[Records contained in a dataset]
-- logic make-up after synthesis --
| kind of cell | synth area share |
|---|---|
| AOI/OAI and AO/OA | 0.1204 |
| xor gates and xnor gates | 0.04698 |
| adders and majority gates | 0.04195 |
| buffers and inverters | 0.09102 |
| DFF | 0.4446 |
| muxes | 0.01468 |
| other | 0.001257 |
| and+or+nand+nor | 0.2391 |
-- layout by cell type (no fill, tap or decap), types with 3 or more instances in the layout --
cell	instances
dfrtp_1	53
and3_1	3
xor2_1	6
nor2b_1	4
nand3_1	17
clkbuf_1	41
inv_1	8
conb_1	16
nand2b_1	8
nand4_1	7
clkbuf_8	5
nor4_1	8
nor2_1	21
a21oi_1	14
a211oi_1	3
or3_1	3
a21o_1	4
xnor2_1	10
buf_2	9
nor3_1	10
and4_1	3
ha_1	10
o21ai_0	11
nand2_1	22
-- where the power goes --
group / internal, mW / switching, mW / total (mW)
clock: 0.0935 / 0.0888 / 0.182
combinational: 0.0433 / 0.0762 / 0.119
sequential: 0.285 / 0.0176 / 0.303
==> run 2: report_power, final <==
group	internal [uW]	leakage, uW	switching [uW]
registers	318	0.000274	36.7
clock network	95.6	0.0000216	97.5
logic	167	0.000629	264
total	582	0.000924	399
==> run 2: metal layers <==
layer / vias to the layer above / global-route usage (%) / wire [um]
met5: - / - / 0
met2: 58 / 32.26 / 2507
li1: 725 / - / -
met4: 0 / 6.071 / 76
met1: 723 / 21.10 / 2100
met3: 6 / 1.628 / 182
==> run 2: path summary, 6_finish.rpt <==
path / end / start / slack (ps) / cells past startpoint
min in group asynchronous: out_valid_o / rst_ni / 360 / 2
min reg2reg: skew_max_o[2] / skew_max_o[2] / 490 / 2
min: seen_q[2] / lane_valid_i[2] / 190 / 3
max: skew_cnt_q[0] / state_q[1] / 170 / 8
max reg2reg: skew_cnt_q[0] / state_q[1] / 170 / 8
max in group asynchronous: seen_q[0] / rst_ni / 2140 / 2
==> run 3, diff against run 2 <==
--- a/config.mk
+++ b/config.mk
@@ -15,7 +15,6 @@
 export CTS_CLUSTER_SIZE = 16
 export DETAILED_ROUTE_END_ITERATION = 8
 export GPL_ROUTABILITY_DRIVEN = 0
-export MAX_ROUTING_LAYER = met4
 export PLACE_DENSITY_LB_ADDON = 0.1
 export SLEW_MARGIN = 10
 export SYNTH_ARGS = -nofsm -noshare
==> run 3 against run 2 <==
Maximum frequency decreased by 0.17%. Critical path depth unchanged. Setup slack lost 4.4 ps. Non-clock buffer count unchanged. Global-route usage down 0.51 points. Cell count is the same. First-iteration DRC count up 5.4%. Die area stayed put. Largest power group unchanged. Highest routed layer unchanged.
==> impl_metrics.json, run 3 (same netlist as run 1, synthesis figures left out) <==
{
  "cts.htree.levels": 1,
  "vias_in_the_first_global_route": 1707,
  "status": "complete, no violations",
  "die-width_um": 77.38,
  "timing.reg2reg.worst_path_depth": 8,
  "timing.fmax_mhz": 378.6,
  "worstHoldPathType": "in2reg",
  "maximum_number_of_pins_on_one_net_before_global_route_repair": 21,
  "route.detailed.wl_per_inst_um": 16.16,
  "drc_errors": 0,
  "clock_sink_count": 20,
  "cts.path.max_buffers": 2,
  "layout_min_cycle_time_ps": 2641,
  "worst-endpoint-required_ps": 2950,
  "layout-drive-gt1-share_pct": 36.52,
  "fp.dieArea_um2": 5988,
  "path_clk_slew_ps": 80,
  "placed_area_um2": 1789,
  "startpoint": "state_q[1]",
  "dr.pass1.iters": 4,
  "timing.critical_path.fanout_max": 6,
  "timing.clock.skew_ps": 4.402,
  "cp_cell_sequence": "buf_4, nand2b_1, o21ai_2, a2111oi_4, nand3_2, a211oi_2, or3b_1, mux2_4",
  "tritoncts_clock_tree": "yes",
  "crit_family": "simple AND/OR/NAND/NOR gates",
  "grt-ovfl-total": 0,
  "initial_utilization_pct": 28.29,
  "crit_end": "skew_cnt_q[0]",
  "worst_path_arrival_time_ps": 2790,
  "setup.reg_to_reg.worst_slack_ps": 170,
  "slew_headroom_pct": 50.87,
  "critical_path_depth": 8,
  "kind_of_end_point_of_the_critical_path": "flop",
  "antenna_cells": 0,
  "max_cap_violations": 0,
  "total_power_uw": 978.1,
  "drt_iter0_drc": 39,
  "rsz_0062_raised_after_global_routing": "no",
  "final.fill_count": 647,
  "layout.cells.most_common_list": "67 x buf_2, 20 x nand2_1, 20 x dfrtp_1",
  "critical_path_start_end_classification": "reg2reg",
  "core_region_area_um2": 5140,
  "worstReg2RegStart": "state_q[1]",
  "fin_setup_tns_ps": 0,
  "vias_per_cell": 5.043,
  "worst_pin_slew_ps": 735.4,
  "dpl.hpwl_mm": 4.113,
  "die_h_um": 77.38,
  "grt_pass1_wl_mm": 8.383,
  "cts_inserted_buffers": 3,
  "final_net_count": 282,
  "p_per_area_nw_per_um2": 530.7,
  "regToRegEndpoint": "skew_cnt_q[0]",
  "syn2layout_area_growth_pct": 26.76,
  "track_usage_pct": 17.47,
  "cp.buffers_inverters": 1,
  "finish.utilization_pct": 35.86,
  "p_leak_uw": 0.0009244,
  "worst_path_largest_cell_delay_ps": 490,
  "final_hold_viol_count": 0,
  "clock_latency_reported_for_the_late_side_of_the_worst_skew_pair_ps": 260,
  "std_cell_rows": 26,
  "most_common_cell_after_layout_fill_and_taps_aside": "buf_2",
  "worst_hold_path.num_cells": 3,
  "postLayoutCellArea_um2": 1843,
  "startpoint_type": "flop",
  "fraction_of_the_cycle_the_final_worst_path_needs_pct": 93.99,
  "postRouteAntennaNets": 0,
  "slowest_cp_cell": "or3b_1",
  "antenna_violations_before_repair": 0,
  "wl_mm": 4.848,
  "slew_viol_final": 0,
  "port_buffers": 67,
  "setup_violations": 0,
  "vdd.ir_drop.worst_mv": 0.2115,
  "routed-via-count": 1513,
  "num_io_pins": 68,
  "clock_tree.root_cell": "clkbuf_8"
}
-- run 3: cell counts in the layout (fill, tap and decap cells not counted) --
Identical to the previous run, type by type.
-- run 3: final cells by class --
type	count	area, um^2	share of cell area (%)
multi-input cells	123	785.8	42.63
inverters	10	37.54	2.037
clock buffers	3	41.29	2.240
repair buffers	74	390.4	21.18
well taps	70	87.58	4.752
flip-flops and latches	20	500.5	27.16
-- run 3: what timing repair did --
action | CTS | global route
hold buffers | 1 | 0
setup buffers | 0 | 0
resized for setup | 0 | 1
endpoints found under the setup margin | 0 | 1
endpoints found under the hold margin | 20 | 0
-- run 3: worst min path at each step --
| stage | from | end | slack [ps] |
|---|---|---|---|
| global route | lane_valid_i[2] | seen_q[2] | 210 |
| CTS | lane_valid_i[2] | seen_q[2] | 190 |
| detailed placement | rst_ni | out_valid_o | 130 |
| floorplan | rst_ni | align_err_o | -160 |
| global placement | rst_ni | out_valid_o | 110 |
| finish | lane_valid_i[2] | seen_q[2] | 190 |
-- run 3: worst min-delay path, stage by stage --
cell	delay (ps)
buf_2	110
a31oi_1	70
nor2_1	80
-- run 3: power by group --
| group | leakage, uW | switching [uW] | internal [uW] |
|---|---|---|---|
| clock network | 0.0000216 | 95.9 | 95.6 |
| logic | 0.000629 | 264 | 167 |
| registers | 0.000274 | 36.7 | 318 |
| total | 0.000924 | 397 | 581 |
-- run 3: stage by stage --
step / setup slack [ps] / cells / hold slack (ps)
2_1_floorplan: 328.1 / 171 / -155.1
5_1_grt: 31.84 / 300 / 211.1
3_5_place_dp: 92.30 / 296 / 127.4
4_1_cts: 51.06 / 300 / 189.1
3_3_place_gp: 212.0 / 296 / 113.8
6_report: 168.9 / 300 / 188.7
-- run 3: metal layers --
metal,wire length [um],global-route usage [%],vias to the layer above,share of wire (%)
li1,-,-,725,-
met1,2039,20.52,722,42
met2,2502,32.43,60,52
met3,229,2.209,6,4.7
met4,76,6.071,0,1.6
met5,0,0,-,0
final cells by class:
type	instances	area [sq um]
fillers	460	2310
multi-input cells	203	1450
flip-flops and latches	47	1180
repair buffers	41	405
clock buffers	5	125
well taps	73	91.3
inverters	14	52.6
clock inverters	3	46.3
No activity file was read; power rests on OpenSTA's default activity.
===== src/rtl/kv_cmd_master.sv =====
// Command FIFO and single-outstanding bus master for the key/value store.
// Build option KV_CMD_TIMEOUT_EN adds an ACK watchdog that aborts with rsp_err=1.
`timescale 1ns/1ps

module kv_cmd_master #(
   parameter int DEPTH   = 4,
   parameter int TIMEOUT = 15
) (
   input  logic       sys_clk,
   input  logic       sys_rst_n,
   input  logic       cmd_valid,
   output logic       cmd_ready,
   input  logic       cmd_we,
   input  logic       cmd_adr_is_key,
   input  logic       cmd_dat_is_key,
   input  logic [7:0] cmd_adr,
   input  logic [7:0] cmd_dat,
   output logic       rsp_valid,
   input  logic       rsp_ready,
   output logic [7:0] rsp_dat,
   output logic       rsp_err,
   output logic       STB_o,
   output logic       WE_o,
   output logic       ADR_IS_KEY_o,
   output logic       DAT_IS_KEY_o,
   output logic [7:0] ADR_o,
   output logic [7:0] DAT_o,
   input  logic       ACK_i,
   input  logic [7:0] DAT_i,
   input  logic       STALL_i
);

   // state | meaning
   // IDLE  | no transaction; pop head when FIFO non-empty and store not stalled
   // REQ   | STB_o high, bus fields frozen, waiting for ACK_i (or watchdog)
   // RESP  | response held until rsp_ready while ACK_i is low
   typedef enum logic [1:0] {S_IDLE, S_REQ, S_RESP} state_t;

   localparam int AW = $clog2(DEPTH);
   localparam int CW = AW + 1;

   if (DEPTH < 2 || (DEPTH & (DEPTH - 1)) != 0) begin : g_bad_depth
      $error("kv_cmd_master: DEPTH must be a power of two >= 2");
   end
   if (TIMEOUT < 1) begin : g_bad_timeout
      $error("kv_cmd_master: TIMEOUT must be >= 1");
   end

   state_t        state_q;
   logic [AW-1:0] wr_ptr_q, rd_ptr_q;
   logic [CW-1:0] count_q;
   logic [18:0]   mem_q [DEPTH];
   logic [18:0]   head;
   logic          push, pop;

   logic       stb_q, we_q, adr_key_q, dat_key_q, rsp_valid_q;
   logic [7:0] adr_q, dat_q, rsp_dat_q;

   assign cmd_ready = (count_q != CW'(DEPTH));
   assign push      = cmd_valid & cmd_ready;
   assign pop       = (state_q == S_IDLE) && (count_q != '0) && !STALL_i;
   assign head      = mem_q[rd_ptr_q];

   always_ff @(posedge sys_clk) begin
      if (push) mem_q[wr_ptr_q] <= {cmd_we, cmd_adr_is_key, cmd_dat_is_key, cmd_adr, cmd_dat};
   end

   always_ff @(posedge sys_clk or negedge sys_rst_n) begin
      if (!sys_rst_n) begin
         wr_ptr_q <= '0;
         rd_ptr_q <= '0;
         count_q  <= '0;
      end else begin
         if (push) wr_ptr_q <= wr_ptr_q + 1'b1;
         if (pop)  rd_ptr_q <= rd_ptr_q + 1'b1;
         case ({push, pop})
            2'b10:   count_q <= count_q + 1'b1;
            2'b01:   count_q <= count_q - 1'b1;
            default: count_q <= count_q;
         endcase
      end
   end

`ifdef KV_CMD_TIMEOUT_EN
   localparam int TW = $clog2(TIMEOUT + 1);
   logic [TW-1:0] tmo_q;
   logic          rsp_err_q;
   assign rsp_err = rsp_err_q;
`else
   assign rsp_err = 1'b0;
`endif

   always_ff @(posedge sys_clk or negedge sys_rst_n) begin
      if (!sys_rst_n) begin
         state_q     <= S_IDLE;
         stb_q       <= 1'b0;
         we_q        <= 1'b0;
         adr_key_q   <= 1'b0;
         dat_key_q   <= 1'b0;
         adr_q       <= '0;
         dat_q       <= '0;
         rsp_valid_q <= 1'b0;
         rsp_dat_q   <= '0;
`ifdef KV_CMD_TIMEOUT_EN
         tmo_q       <= '0;
         rsp_err_q   <= 1'b0;
`endif
      end else begin
         case (state_q)
            S_IDLE: begin
               if (pop) begin
                  stb_q     <= 1'b1;
                  we_q      <= head[18];
                  adr_key_q <= head[17];
                  dat_key_q <= head[16];
                  adr_q     <= head[15:8];
                  dat_q     <= head[7:0];
                  state_q   <= S_REQ;
`ifdef KV_CMD_TIMEOUT_EN
                  tmo_q     <= '0;
`endif
               end
            end
            S_REQ: begin
               // ACK takes priority over a watchdog expiry in the same cycle
               if (ACK_i) begin
                  stb_q       <= 1'b0;
                  rsp_dat_q   <= DAT_i;
                  rsp_valid_q <= 1'b1;
                  state_q     <= S_RESP;
`ifdef KV_CMD_TIMEOUT_EN
                  rsp_err_q   <= 1'b0;
               end else if (tmo_q == TW'(TIMEOUT - 1)) begin
                  stb_q       <= 1'b0;
                  rsp_dat_q   <= 8'hFF;
                  rsp_err_q   <= 1'b1;
                  rsp_valid_q <= 1'b1;
                  state_q     <= S_RESP;
               end else begin
                  tmo_q       <= tmo_q + 1'b1;
`endif
               end
            end
            S_RESP: begin
               // ACK must be low before leaving so the next strobe never overlaps it
               if (rsp_ready && !ACK_i) begin
                  rsp_valid_q <= 1'b0;
                  state_q     <= S_IDLE;
               end
            end
            default: state_q <= S_IDLE;
         endcase
      end
   end

   assign STB_o        = stb_q;
   assign WE_o         = we_q;
   assign ADR_IS_KEY_o = adr_key_q;
   assign DAT_IS_KEY_o = dat_key_q;
   assign ADR_o        = adr_q;
   assign DAT_o        = dat_q;
   assign rsp_valid    = rsp_valid_q;
   assign rsp_dat      = rsp_dat_q;

endmodule
--- config.mk ---
export PLATFORM = sky130hd
export DESIGN_NAME = stream_prefetcher
export DESIGN_NICKNAME = d
export VERILOG_FILES = /design/src/rtl/stream_prefetcher.sv
export SDC_FILE = /design/constraint.sdc
export NUM_CORES = 2
export LEC_CHECK = 0
export CAP_MARGIN = 15
export CELL_PAD_IN_SITES_DETAIL_PLACEMENT = 1
export CELL_PAD_IN_SITES_GLOBAL_PLACEMENT = 1
export CORE_UTILIZATION = 47
export DETAILED_ROUTE_END_ITERATION = 8
export GPL_ROUTABILITY_DRIVEN = 0
export GPL_TIMING_DRIVEN = 0
export PLACE_DENSITY = 0.95
export REMOVE_ABC_BUFFERS = 1
export SETUP_SLACK_MARGIN = 0.3
export SLEW_MARGIN = 20
export SYNTH_ARGS = -nofsm -noshare
export SYNTH_HDL_FRONTEND = slang
export SYNTH_SLANG_ARGS = --single-unit
--- constraint.sdc ---
create_clock -name clk -period 10.7 [get_ports clk]
set_input_delay 2.14 -clock clk [delete_from_list [all_inputs] [get_ports clk]]
set_output_delay 2.14 -clock clk [all_outputs]
set_load 0.02 [all_outputs]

What needs to be done >> Copy the lines of the data above exactly as written, beginning with the line containing "endpoints found under the setup" and ending with the line containing "5_1_grt: 31.84 / 300 / 211.1", and leave out all other lines.

Your solution >>
endpoints found under the setup margin | 0 | 1
endpoints found under the hold margin | 20 | 0
-- run 3: worst min path at each step --
| stage | from | end | slack [ps] |
|---|---|---|---|
| global route | lane_valid_i[2] | seen_q[2] | 210 |
| CTS | lane_valid_i[2] | seen_q[2] | 190 |
| detailed placement | rst_ni | out_valid_o | 130 |
| floorplan | rst_ni | align_err_o | -160 |
| global placement | rst_ni | out_valid_o | 110 |
| finish | lane_valid_i[2] | seen_q[2] | 190 |
-- run 3: worst min-delay path, stage by stage --
cell	delay (ps)
buf_2	110
a31oi_1	70
nor2_1	80
-- run 3: power by group --
| group | leakage, uW | switching [uW] | internal [uW] |
|---|---|---|---|
| clock network | 0.0000216 | 95.9 | 95.6 |
| logic | 0.000629 | 264 | 167 |
| registers | 0.000274 | 36.7 | 318 |
| total | 0.000924 | 397 | 581 |
-- run 3: stage by stage --
step / setup slack [ps] / cells / hold slack (ps)
2_1_floorplan: 328.1 / 171 / -155.1
5_1_grt: 31.84 / 300 / 211.1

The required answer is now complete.